To design an anticancer drug capable of inhibiting not only the proliferation of the differentiated tumor cells but also reducing the tumorigenic capability of cancer stem cells (CSCs), the new Pt^IV prodrugs with axial cinnamate ligands were synthesized. We demonstrate their superior antiproliferative activity in monolayer and 3D spheroid antiproliferative activity tests using panel of cancer cell lines. An outstanding activity was found against rhabdomyosarcoma cells, one of the most problematic and poorly treatable pediatric tumors. The results also suggest that the released Pt^II compound inhibits antiproliferative activity of cancer cells by DNA‐damage mediated mechanism; the released cinnamic acid can trigger processes leading to differentiation, making the CSCs more sensitive to killing by the platinum part of the complex. Pt^IV complex with axial cinnamate ligands is the first Pt^IV prodrug capable of overcoming CSCs resistance and induce death in both CSCs and bulk cancer.     

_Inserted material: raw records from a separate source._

--- config.mk ---
export PLATFORM = sky130hd
export DESIGN_NAME = cfg_rom_stream_rdr
export DESIGN_NICKNAME = d
export VERILOG_FILES = /design/src/rtl/cfg_rom_pkg.sv /design/src/rtl/cfg_sync_fifo.sv /design/src/rtl/cfg_rom_stream_rdr.sv
export SDC_FILE = /design/constraint.sdc
export NUM_CORES = 1
export LEC_CHECK = 0
export CAP_MARGIN = 20
export CORE_MARGIN = 4
export CORE_UTILIZATION = 57
export DETAILED_ROUTE_END_ITERATION = 6
export PLACE_DENSITY = 0.85
export RECOVER_POWER = 100
export REMOVE_ABC_BUFFERS = 1
export SYNTH_ARGS = -nofsm -noshare
export SYNTH_HDL_FRONTEND = slang
export SYNTH_SLANG_ARGS = --single-unit
--- constraint.sdc ---
create_clock -name clk -period 7.6 [get_ports clk]
set_input_delay 1.52 -clock clk [delete_from_list [all_inputs] [get_ports clk]]
set_output_delay 1.52 -clock clk [all_outputs]
set_load 0.005 [all_outputs]
--- src/rtl/cfg_rom_pkg.sv ---
// cfg_rom_pkg: shared state type and read-latency helpers for the ROM stream reader.
package cfg_rom_pkg;
   typedef enum logic [1:0] {IDLE, ISSUE, DRAIN} state_t;
   function automatic int rd_lat(input logic [1:0] rdtype);
      return rdtype == 2'd0 ? 0 : rdtype == 2'd3 ? 2 : 1;
   endfunction
   // one slot per in-flight read plus two so a steady stream never runs out of credit
   function automatic int fifo_depth(input logic [1:0] rdtype);
      return rd_lat(rdtype) + 2;
   endfunction
endpackage

--- src/rtl/cfg_sync_fifo.sv ---
// cfg_sync_fifo: synchronous FIFO, arbitrary depth; a pop frees the slot for a same-cycle push when full.
module cfg_sync_fifo
   import cfg_rom_pkg::*;
#(
   parameter int W = 33,
   parameter int DEPTH = 3
) (
   input  logic                           clk,
   input  logic                           rst_n,
   input  logic                           wr_en,
   input  logic [W-1:0]                   wr_data,
   input  logic                           rd_en,
   output logic [W-1:0]                   rd_data,
   output logic                           full,
   output logic                           empty,
   output logic [$clog2(DEPTH+1)-1:0]     count
);
   localparam int AW = DEPTH > 1 ? $clog2(DEPTH) : 1;
   localparam int CW = $clog2(DEPTH + 1);
   logic [W-1:0] mem [DEPTH];
   logic [AW-1:0] wptr, rptr;
   logic do_wr, do_rd;
   assign full = count == CW'(DEPTH);
   assign empty = count == '0;
   assign do_rd = rd_en && !empty;
   assign do_wr = wr_en && (!full || do_rd);
   assign rd_data = mem[rptr];
   always_ff @(posedge clk)
      if (do_wr) mem[wptr] <= wr_data;
   always_ff @(posedge clk) begin
      if (!rst_n) begin
         wptr <= '0;
         rptr <= '0;
         count <= '0;
      end else begin
         if (do_wr) wptr <= wptr == AW'(DEPTH - 1) ? '0 : wptr + AW'(1);
         if (do_rd) rptr <= rptr == AW'(DEPTH - 1) ? '0 : rptr + AW'(1);
         count <= count + CW'(do_wr) - CW'(do_rd);
      end
   end
endmodule

--- src/rtl/cfg_rom_stream_rdr.sv ---
// cfg_rom_stream_rdr: issues credit-limited burst reads to a fixed-latency ROM
// and re-presents the returned entries as a valid/ready stream with a last flag.
module cfg_rom_stream_rdr
   import cfg_rom_pkg::*;
#(
   parameter int         ADDR_BITS = 6,
   parameter int         DATA_W    = 32,
   parameter logic [1:0] RDTYPE    = 2'd1,
   parameter int         CNT_W     = 8
) (
   input  logic                 clk,
   input  logic                 rst_n,
   input  logic                 req_valid,
   output logic                 req_ready,
   input  logic [ADDR_BITS-1:0] req_addr,
   input  logic [CNT_W-1:0]     req_len,
   output logic                 rom_me,
   output logic [ADDR_BITS-1:0] rom_addr,
   input  logic [DATA_W-1:0]    rom_rdata,
   output logic                 out_valid,
   input  logic                 out_ready,
   output logic [DATA_W-1:0]    out_data,
   output logic                 out_last,
   output logic                 busy
);
   localparam int LAT = rd_lat(RDTYPE);
   localparam int FIFO_DEPTH = fifo_depth(RDTYPE);
   localparam int LD = LAT > 0 ? LAT : 1;
   localparam int CW = $clog2(FIFO_DEPTH + 1);
   state_t state, state_nxt;
   logic [ADDR_BITS-1:0] cur_addr, addr_q;
   logic [CNT_W-1:0] remaining;
   logic [1:0] tag_pipe [LD];
   logic [CW-1:0] fifo_count, inflight;
   logic credit_ok, is_last, wr_en, wr_last, fifo_full, fifo_empty, pop, head_last;
   logic [DATA_W-1:0] head_data;
   assign is_last = remaining == '0;
   assign pop = out_valid && out_ready;
   assign credit_ok = ({1'b0, fifo_count} + {1'b0, inflight}) < (CW+1)'(FIFO_DEPTH);
   assign rom_addr = rom_me ? cur_addr : addr_q;
   always_ff @(posedge clk) begin
      if (!rst_n) state <= IDLE;
      else state <= state_nxt;
   end
   always_comb begin
      state_nxt = state;
      if (state == IDLE && req_valid) state_nxt = ISSUE;
      if (state == ISSUE && rom_me && is_last) state_nxt = DRAIN;
      if (state == DRAIN && pop && head_last) state_nxt = IDLE;
   end
   always_comb begin
      req_ready = state == IDLE;
      busy = state != IDLE;
      rom_me = state == ISSUE && credit_ok;
   end
   always_ff @(posedge clk) begin
      if (!rst_n) begin
         cur_addr <= '0;
         addr_q <= '0;
         remaining <= '0;
      end else if (req_valid && req_ready) begin
         cur_addr <= req_addr;
         remaining <= req_len;
      end else if (rom_me) begin
         cur_addr <= cur_addr + ADDR_BITS'(1);
         addr_q <= cur_addr;
         remaining <= remaining - CNT_W'(1);
      end
   end
   // {valid, last} tag per read, aligned so its exit coincides with the ROM data
   generate
      if (LAT == 0) begin : g_lat0
         assign tag_pipe[0] = 2'b00;
         assign wr_en = rom_me;
         assign wr_last = is_last;
      end else begin : g_latn
         always_ff @(posedge clk) begin
            if (!rst_n) begin
               for (int i = 0; i < LAT; i++) tag_pipe[i] <= 2'b00;
            end else begin
               tag_pipe[0] <= {rom_me, is_last};
               for (int i = 1; i < LAT; i++) tag_pipe[i] <= tag_pipe[i-1];
            end
         end
         assign wr_en = tag_pipe[LAT-1][1];
         assign wr_last = tag_pipe[LAT-1][0];
      end
   endgenerate
   always_comb begin
      inflight = '0;
      for (int i = 0; i < LD; i++) inflight = inflight + CW'(tag_pipe[i][1]);
   end
   cfg_sync_fifo #(.W(DATA_W + 1), .DEPTH(FIFO_DEPTH)) u_fifo (
      .clk(clk),
      .rst_n(rst_n),
      .wr_en(wr_en),
      .wr_data({wr_last, rom_rdata}),
      .rd_en(out_ready),
      .rd_data({head_last, head_data}),
      .full(fifo_full),
      .empty(fifo_empty),
      .count(fifo_count)
   );
   assign out_valid = !fifo_empty;
   assign out_data = out_valid ? head_data : '0;
   assign out_last = out_valid && head_last;
   assert property (@(posedge clk) disable iff (!rst_n) !(wr_en && fifo_full && !pop));
endmodule

Word level (Yosys, flattened, before mapping)
Memory sizes are Yosys's and may differ from the RTL's. A register that Yosys moved wholly into a read port is not among the register bits.
Cells that the tools add are included.
{"block": "word_totals", "input_bits": 50, "ram_bits": 101, "n_memories": 2, "reg_bits": 28}
{"name": "u_fifo.mem", "words": 3, "word_bits": 33, "read_ports": 1, "rd_clocked_by_memory_dff": 1, "write_ports": 1, "line_no": "cfg_sync_fifo.sv:20", "source": "logic [W-1:0] mem [DEPTH];"}
{"name": "tag_pipe", "words": 1, "word_bits": 2, "read_ports": 1, "rd_clocked_by_memory_dff": 0, "write_ports": 1, "line_no": "cfg_rom_stream_rdr.sv:33", "source": "logic [1:0] tag_pipe [LD];"}
{"block": "classes", "n_reduce_logical": 21, "magnitude_cmp": 1, "mux": 18, "eq_ne": 5, "addsub": 7, "n_bitwise": 1}
{"operator": "2-to-1 mux 32 bit", "count": 1}
{"operator": "2-to-1 mux 6 bit", "count": 3}
{"operator": "2-to-1 mux 8 bit", "count": 2}
{"operator": "2-to-1 mux 2 bit", "count": 7}
{"operator": "logical AND 1 bit", "count": 9}
{"operator": "equality test 2 bit, second input constant", "count": 4}
{"operator": "logical NOT 8 bit", "count": 1}
{"operator": "subtractor 8 x 1 -> 8 bit, second input constant", "count": 1}
{"operator": "adder 6 x 1 -> 6 bit, second input constant", "count": 1}
{"operator": "nonzero test 2 bit", "count": 3}
{"operator": "2-to-1 mux 1 bit", "count": 5}
{"operator": "adder 2 x 1 -> 2 bit, second input constant", "count": 2}
{"operator": "logical NOT 2 bit", "count": 2}
{"operator": "OR reduction 2 bit", "count": 2}
{"operator": "adder 2 x 1 -> 3 bit", "count": 1}
{"operator": "< comparator 3 x 2 -> 1 bit, second input constant", "count": 1}
{"operator": "OR reduction 3 bit", "count": 1}
{"operator": "adder 2 x 1 -> 2 bit", "count": 1}
{"operator": "equality test 2 x 1 -> 1 bit, second input constant", "count": 1}
{"operator": "logical NOT 1 bit", "count": 2}
{"operator": "subtractor 2 x 1 -> 2 bit", "count": 1}
{"operator": "logical OR 1 bit", "count": 1}
{"operator": "inverter 1 bit", "count": 1}

Longest topological paths before layout
Gate-level depths: netlist of run 1.
{"block": "depth", "word_depth": 7, "depth_mapped": 8}

Modules after synthesis
Synthesis of run 1 repeated with hierarchy kept, for this count alone.
{"block": "hier_totals", "hier_cells": 415, "area_unflattened_um2": 5447.7}
{"mod": "cfg_sync_fifo", "area_each_um2": 4045.1, "instances": 1, "cells_each": 251, "seq_area_each_um2": 3133.0}
{"mod": "cfg_rom_stream_rdr", "area_each_um2": 1402.6, "instances": 1, "cells_each": 164, "seq_area_each_um2": 480.5}

Worst setup path before layout of run 1
Ideal clock, no wire load.
{"block": "synth_timing", "path_kind": "input-to-reg", "start": "input out_ready", "end": "memory u_fifo.mem[2][0], enable pin", "n_path_buf": 0, "stages": 2, "t_required_ns": 7.129, "t_arrival_ns": 4.147, "slack_ns": 2.982, "path_cell_list": "o21ai_1 > nor3b_1"}
{"block": "synth_via", "elab_chain_cells": 5}
{"element": "start, declared", "line_no": "cfg_rom_stream_rdr.sv:21", "source": "input logic out_ready,"}
{"element": "logical AND 1 bit", "line_no": "cfg_sync_fifo.sv:25", "source": "assign do_rd = rd_en && !empty;"}
{"element": "logical OR 1 bit", "line_no": "cfg_sync_fifo.sv:26", "source": "assign do_wr = wr_en && (!full || do_rd);"}
{"element": "logical AND 1 bit", "line_no": "cfg_sync_fifo.sv:26"}
{"element": "2-to-1 mux 1 bit", "line_no": "cfg_sync_fifo.sv:29", "source": "if (do_wr) mem[wptr] <= wr_data;"}
{"element": "2-to-1 mux 1 bit (not written as such)", "line_no": "cfg_sync_fifo.sv:29"}
{"element": "end, declared", "line_no": "cfg_sync_fifo.sv:20"}
No other way between the ends.

Final worst setup path of run 1
{"block": "layout_timing", "start": "register u_fifo.count[0]", "end": "output rom_addr[3]"}
{"block": "layout_via", "elab_chain_cells": 4}
{"element": "start, declared", "line_no": "cfg_sync_fifo.sv:16", "source": "output logic [$clog2(DEPTH+1)-1:0] count"}
{"element": "start signal, assigned", "line_no": "cfg_sync_fifo.sv:38", "source": "count <= count + CW'(do_wr) - CW'(do_rd);"}
{"element": "adder 2 x 1 -> 3 bit", "line_no": "cfg_rom_stream_rdr.sv:39", "source": "assign credit_ok = ({1'b0, fifo_count} + {1'b0, inflight}) < (CW+1)'(FIFO_DEPTH);"}
{"element": "< comparator 3 x 2 -> 1 bit", "line_no": "cfg_rom_stream_rdr.sv:39"}
{"element": "logical AND 1 bit", "line_no": "cfg_rom_stream_rdr.sv:54", "source": "rom_me = state == ISSUE && credit_ok;"}
{"element": "2-to-1 mux 6 bit"}
{"element": "end, declared", "line_no": "cfg_rom_stream_rdr.sv:18", "source": "output logic [ADDR_BITS-1:0] rom_addr,"}
No other way between the ends.

==> impl_metrics.env, run 1 <==
export IMPL_status="finished with violations"
export IMPL_failed_checks="capacitance limit, slew limit"
export IMPL_vias_per_cell=5.57
export IMPL_cp_end_kind="primary output"
export IMPL_grt_pass1_vias=3710
export IMPL_die_w_um=105
export IMPL_grt_max_degree=67
export IMPL_power_density_nw_per_um2=309
export IMPL_min_to="u_fifo.mem[1][32]"
export IMPL_yosys_cell_types_count=39
export IMPL_relSlewSlack_pct=-32.1
export IMPL_synth_yosys_warnings=0
export IMPL_cts_setup_buffers=0
export IMPL_clk_pin_slew_ps=60
export IMPL_wire_per_inst_um=17.9
export IMPL_ant_nets=0
export IMPL_crit_path_max_incr_delay_ps=580
export IMPL_fin_tns_setup_ps=0
export IMPL_post_cts_resized=0
export IMPL_crit_type="reg2out"
export IMPL_stdcell_count=635
export IMPL_fillers=556
export IMPL_slew_violations=137
export IMPL_htree_num_levels=4
export IMPL_cts_tree="yes"
export IMPL_utilization_pct=75.4
export IMPL_cts_sinks=131
export IMPL_crit_arrival_ps=3110
export IMPL_max_freq_ghz=0.216
export IMPL_hold_viol=0
export IMPL_antenna_cells=0
export IMPL_core_area_um2=9150
export IMPL_setup_viol=0
export IMPL_synth_top_area_share_pct=55.8
export IMPL_crit_fanout=12
export IMPL_min_path_cells=0
export IMPL_vdd_drop_max_mv=0.236
export IMPL_port_buffers=92
export IMPL_routabilityCongestion=0.831
export IMPL_syn_avg_cell_area_um2=12.9
export IMPL_grt_overflow_total=0
export IMPL_critPathLaunchType="flop"
export IMPL_syn_cell_area_um2=5330
export IMPL_root_buffer="clkbuf_8"
export IMPL_rsz0062_at_grt="no"
export IMPL_skew_ps=13.4
export IMPL_drt_iter0_drc=186
export IMPL_drive_above_1_share_pct=8.21
export IMPL_layout_common_cells="99 x edfxtp_1, 73 x nor2_1, 72 x dlygate4sd3_1, 50 x a21oi_1, 35 x mux2i_1"
export IMPL_fin_nets=568
export IMPL_r2r_start="u_fifo.count[1]"
export IMPL_clk_latency_ps=510
export IMPL_yosys_area_top_type="edfxtp_1"
export IMPL_grt_util_all_layers_pct=21.8
export IMPL_start_util_pct=58.2
export IMPL_power_leakage_nw=2.53
export IMPL_syn_instance_count=414
export IMPL_ioPinCount=93
export IMPL_die_y_um=105
export IMPL_cpMostUsedCell="ha_1"
export IMPL_vias=3539
export IMPL_cpMaxStageDelayCell="and3_1"
export IMPL_die_area_um2=11000
export IMPL_min_path_type="reg2reg"
export IMPL_final_common_cell="edfxtp_1"
export IMPL_hp_start="tag_pipe[0][0]"
export IMPL_dr_pass1_iters=4
export IMPL_netlist_top_cells_area="edfxtp_1 56%, dfxtp_1 12%, mux2i_1 6.6%"
export IMPL_row_count=35
export IMPL_period_share_pct=60.9
export IMPL_rrSetupSlack_ps=4610
export IMPL_r2r_end="u_fifo.mem[1][20]"
export IMPL_antenna_found_initial=1
export IMPL_wl_um=11400
export IMPL_crit_chain="ha_1 > ha_1 > nand2_1 > and3_1 > mux2_1 > dlygate4sd3_1"
export IMPL_required_ps=6080
export IMPL_period_needed_ps=4630
export IMPL_worst_pin_slew_ps=1980
export IMPL_clock_path_buffers=2
export IMPL_holdBufCountCts=0
export IMPL_reg2regPathDepth=5
export IMPL_ys_ff_latch=131
export IMPL_drc=0
export IMPL_grt_pass1_wl_um=18500
export IMPL_max_cap_violations=4
export IMPL_synth_seq_area_share_pct=67.9
export IMPL_cts_made_buffers=17
export IMPL_area_delta_synth_final_pct=29.6
export IMPL_placed_cells=602
export IMPL_dp_hpwl_um=6890
-- where the power goes --
group	total [W]	internal [W]	switching, W
combinational	0.000486	0.000251	0.000235
clock	0.000763	0.000442	0.000321
sequential	0.000879	0.000820	0.0000596
total	0.00213	0.00151	0.000616
-- state kept, by name, indices dropped and copies added (netlist names), named ones only --
| register | cells |
|---|---|
| remaining | 8 |
| cur_addr | 6 |
| u_fifo.count | 2 |
| addr_q | 6 |
| u_fifo.rptr | 2 |
| u_fifo.mem | 99 |
| u_fifo.wptr | 2 |
| tag_pipe | 2 |
| state | 2 |
-- per-stage QoR --
| step | area, um^2 | setup slack [ps] | power [W] | hold slack [ps] |
|---|---|---|---|---|
| after floorplan | 5240 | 2980 | 0.00114 | 421 |
| after global placement | 6350 | 3970 | 0.00139 | 433 |
| after detailed placement | 6350 | 3900 | 0.00141 | 442 |
| after CTS | 6910 | 3310 | 0.00218 | 459 |
| after global routing | 6900 | 2790 | 0.00223 | 491 |
| final | 6900 | 2970 | 0.00213 | 458 |
-- critical path: cells and delay by family, from the launching register on --
family,cells,cell delay [ps]
simple gates,2,730
buf+inv,1,580
fa+ha+maj,2,540
mux,1,400
flops,1,350
-- cells by family (layout without fill, tap and decap cells) --
group / count (synthesis) / in the layout / share of synthesized area (%)
AO/OA/AOI/OAI: 70 / 70 / 6.93
XOR/XNOR: 13 / 13 / 2.14
adder cells (fa/ha/maj): 7 / 7 / 1.64
buffers and inverters: 31 / 141 / 2.40
flip-flops: 131 / 131 / 67.9
multiplexers: 41 / 41 / 8.13
AND/OR/NAND/NOR: 121 / 121 / 10.9
-- metal layers --
metal	up-vias	GRT usage, %	share of wire [%]
li1	1700	-	-
met4	2	7.59	1.9
met5	-	0	0.061
met2	134	38.0	52
met3	22	6.42	6.4
met1	1681	25.7	40
-- how the worst max path moves through the flow --
| stage | from | endpoint | slack [ps] | cells past startpoint |
|---|---|---|---|---|
| after floorplan | out_ready | u_fifo.mem[2][0] | 2980 | 2 |
| after global placement | flop | out_last | 3970 | 5 |
| after detailed placement | u_fifo.count[0] | rom_addr[3] | 3900 | 6 |
| after CTS | flop | out_data[24] | 3310 | 5 |
| after global routing | u_fifo.count[0] | rom_addr[3] | 2790 | 6 |
| final | u_fifo.count[0] | rom_addr[3] | 2970 | 6 |
-- Yosys cell counts (all sizes together) --
| cell | n |
|---|---|
| a21oi | 50 |
| a311oi | 1 |
| o21a | 1 |
| mux2 | 6 |
| or3b | 1 |
| and4bb | 1 |
| clkbuf | 14 |
| xnor2 | 9 |
| edfxtp | 99 |
| nor4 | 4 |
| and2 | 10 |
| mux2i | 35 |
| buf | 5 |
| o21ai | 15 |
| dfxtp | 32 |
| xor2 | 4 |
| nand2 | 11 |
| o221a | 1 |
| nor2 | 74 |
| and2b | 1 |
| or3 | 2 |
| nand4bb | 1 |
| a211oi | 1 |
| nor3 | 8 |
| nand4 | 3 |
| and3 | 2 |
| nand3 | 1 |
| inv | 12 |
| or4b | 1 |
| a31o | 1 |
| ha | 7 |
| nor3b | 1 |
-- layout make-up --
| class | instances | area [um^2] | area share [%] |
|---|---|---|---|
| clock buffers | 17 | 414 | 6.00 |
| clock inverters | 15 | 146 | 2.12 |
| inverters | 12 | 45.0 | 0.653 |
| multi-input cells | 252 | 1580 | 22.8 |
| flip-flops and latches | 131 | 3620 | 52.4 |
| well taps | 111 | 139 | 2.01 |
| repair buffers | 97 | 963 | 14.0 |
Power figures use the tool's default switching activity.
==> inputs of run 2 (changes only) <==
Settings changed: CORE_UTILIZATION 57 to 47, PLACE_DENSITY 0.85 to 0.75.
Clock period 7.6 ns to 3.96 ns, I/O delays scaled along.
==> run 2 against run 1 <==
The flow still finishes with violations (capacitance limit, slew limit); sequential share of layout area shrank 0.74 points; final area increased by 1.4%; critical endpoint is now out_data[29]; wire length shrank 10%; largest cell class unchanged; global-route usage down 5.0 points.
==> impl_metrics.env, run 2 (same netlist as run 1, synthesis figures left out) <==
export IMPL_max_freq_ghz=0.282
export IMPL_dr_pass1_iters=4
export IMPL_post_cts_resized=0
export IMPL_power_density_nw_per_um2=597
export IMPL_port_buffers=92
export IMPL_reg_top3="u_fifo.mem (99), remaining (8)"
export IMPL_die_w_um=114
export IMPL_crit_fanout=15
export IMPL_largest_reg_flops=99
export IMPL_required_ps=3170
export IMPL_min_path_type="reg2reg"
export IMPL_skew_ps=5.68
export IMPL_root_buffer="clkbuf_16"
export IMPL_area_delta_synth_final_pct=31.4
export IMPL_max_cap_violations=2
export IMPL_pre_cts_slack_ps=1030
export IMPL_seq_area_um2=3610
export IMPL_grt_util_all_layers_pct=16.8
export IMPL_ioPinCount=93
export IMPL_cts_sinks=131
export IMPL_cts_made_buffers=17
export IMPL_status="finished with violations"
export IMPL_cp_end_kind="primary output"
export IMPL_vdd_drop_max_mv=0.316
export IMPL_drc=0
export IMPL_grt_max_degree=35
export IMPL_die_y_um=114
export IMPL_core_area_um2=11000
export IMPL_grt_pass1_wl_um=17100
export IMPL_fin_ws_ps=418
export IMPL_drive_above_1_share_pct=8.32
export IMPL_relSlewSlack_pct=-6.56
export IMPL_final_common_cell="edfxtp_1"
export IMPL_antenna_found_initial=1
export IMPL_htree_num_levels=4
export IMPL_rsz0062_at_grt="no"
export IMPL_power_leakage_nw=2.54
export IMPL_cts_tree="yes"
export IMPL_holdBufCountCts=0
export IMPL_period_needed_ps=3540
export IMPL_period_share_pct=89.5
export IMPL_clock_path_buffers=2
export IMPL_die_area_um2=13100
export IMPL_wire_per_inst_um=15.3
export IMPL_grt_pass1_vias=3528
export IMPL_clk_latency_ps=400
export IMPL_max_flop_register="u_fifo.mem"
export IMPL_failed_checks="capacitance limit, slew limit"
export IMPL_clk_pin_slew_ps=60
export IMPL_cts_setup_buffers=0
export IMPL_drt_iter0_drc=240
export IMPL_crit_arrival_ps=2750
export IMPL_hold_viol=0
export IMPL_wl_um=10200
export IMPL_fin_tns_setup_ps=0
export IMPL_layout_common_cells="99 x edfxtp_1, 74 x nor2_1, 65 x dlygate4sd3_1, 50 x a21oi_1, 35 x mux2i_1"
export IMPL_fillers=841
export IMPL_crit_type="reg2out"
export IMPL_vias=3420
export IMPL_routabilityCongestion=0.797
export IMPL_row_count=38
export IMPL_start_util_pct=48.5
export IMPL_setup_viol=0
export IMPL_dp_hpwl_um=6910
export IMPL_multi_input_area_um2=1580
export IMPL_ant_nets=0
export IMPL_fin_nets=573
export IMPL_worst_pin_slew_ps=1600
export IMPL_slew_violations=54
export IMPL_critPathLaunchType="flop"
export IMPL_grt_overflow_total=0
export IMPL_vias_per_cell=5.10
[run 2: cell types whose count changed in the layout (fill, tap and decap cells not counted), sizes merged, moves of 2 or more]
| cell | previous run | this run |
|---|---|---|
| clkbuf | 21 | 24 |
| clkdlybuf4s50 | 20 | 27 |
| dlygate4sd3 | 72 | 65 |
| inv | 19 | 15 |
| buf | 1 | 4 |
| bufinv | 1 | 3 |
[run 2: metal layers]
metal,global-route usage (%),vias to the layer above,share of wire [%]
met1,20.6,1616,43
li1,-,1706,-
met5,0,-,0
met2,28.4,87,51
met3,4.60,11,5.3
met4,5.94,0,0.89
[run 2: cell type report]
class                           instances  share of cell area (%)
Antenna cell                            1                  0.0358
Timing Repair Buffer                  102                    13.9
Sequential cell                       131                    51.7
Clock inverter                         14                    2.56
Multi-Input combinational cell        252                    22.6
Tap cell                              140                    2.50
Inverter                               12                   0.644
Clock buffer                           18                    6.13
[run 2: power breakdown]
part | switching [W] | internal, W
sequential | 0.0000689 | 0.00157
combinational | 0.000469 | 0.000503
clock | 0.000565 | 0.000997
[run 2: worst max-delay path, cell delays in order (launching register included)]
cell and delay [ps]:
dfxtp_1 360, nor2_1 940, clkbuf_1 370, nor2_1 90, dlygate4sd3_1 590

Multifaceted Studies of the DNA Interactions and In Vitro Cytotoxicity of Anticancer Polyaromatic Platinum(II) Complexes

This study reports a detailed biophysical analysis of the DNA binding and cytotoxicity of six platinum complexes (PCs). They are of the type [Pt(P_L)(SS‐dach)]Cl₂, where P_L is a polyaromatic ligand and SS‐dach is 1S,2S‐diaminocyclohexane. The DNA binding of these complexes was investigated using six techniques including ultraviolet and fluorescence spectroscopy, linear dichroism, synchrotron radiation circular dichroism, isothermal titration calorimetry and mass spectrometry. This portfolio of techniques has not been extensively used to study the interactions of such complexes previously; each assay provided unique insight. The in vitro cytotoxicity of these compounds was studied in ten cell lines and compared to the effects of their R,R enantiomers; activity was very high in Du145 and SJ‐G2 cells, with some submicromolar IC₅₀ values. In terms of both DNA affinity and cytotoxicity, complexes of 5,6‐dimethyl‐1,10‐phenanthroline and 2,2′‐bipyridine exhibited the greatest and least activity, respectively, suggesting that there is some correlation between DNA binding and cytotoxicity.     

PlatinER: A Highly Potent Anticancer Platinum(II) Complex that Induces Endoplasmic Reticulum Stress Driven Immunogenic Cell Death

Immunogenic cell death (ICD) is a rare immunostimulatory form of cell death that can improve the clinical outcomes of chemo-immunotherapeutic combination regimens through the establishment of a long-term cancer immunity. None of the clinically used DNA-binding Pt^II complexes is considered a Type II ICD inducer. We generated a series of Pt^II-carbene complexes by applying minor structural alterations to the scaffold of a Type II ICD inducer Pt-NHC and compared their efficiency in triggering ICD-related cellular responses and phagocytosis. We successfully identified PlatinER, a novel highly potent Pt^II candidate with superior ICD properties. Crucially, the magnitude of ICD-associated phagocytosis induced upon exposure of cancer cells to Pt complexes was dependent on the levels of ER-localized reactive oxygen species (ROS) generation, which underpins their mechanisms of action and provides a feasible approach for the design of more effective Type II ICD inducers.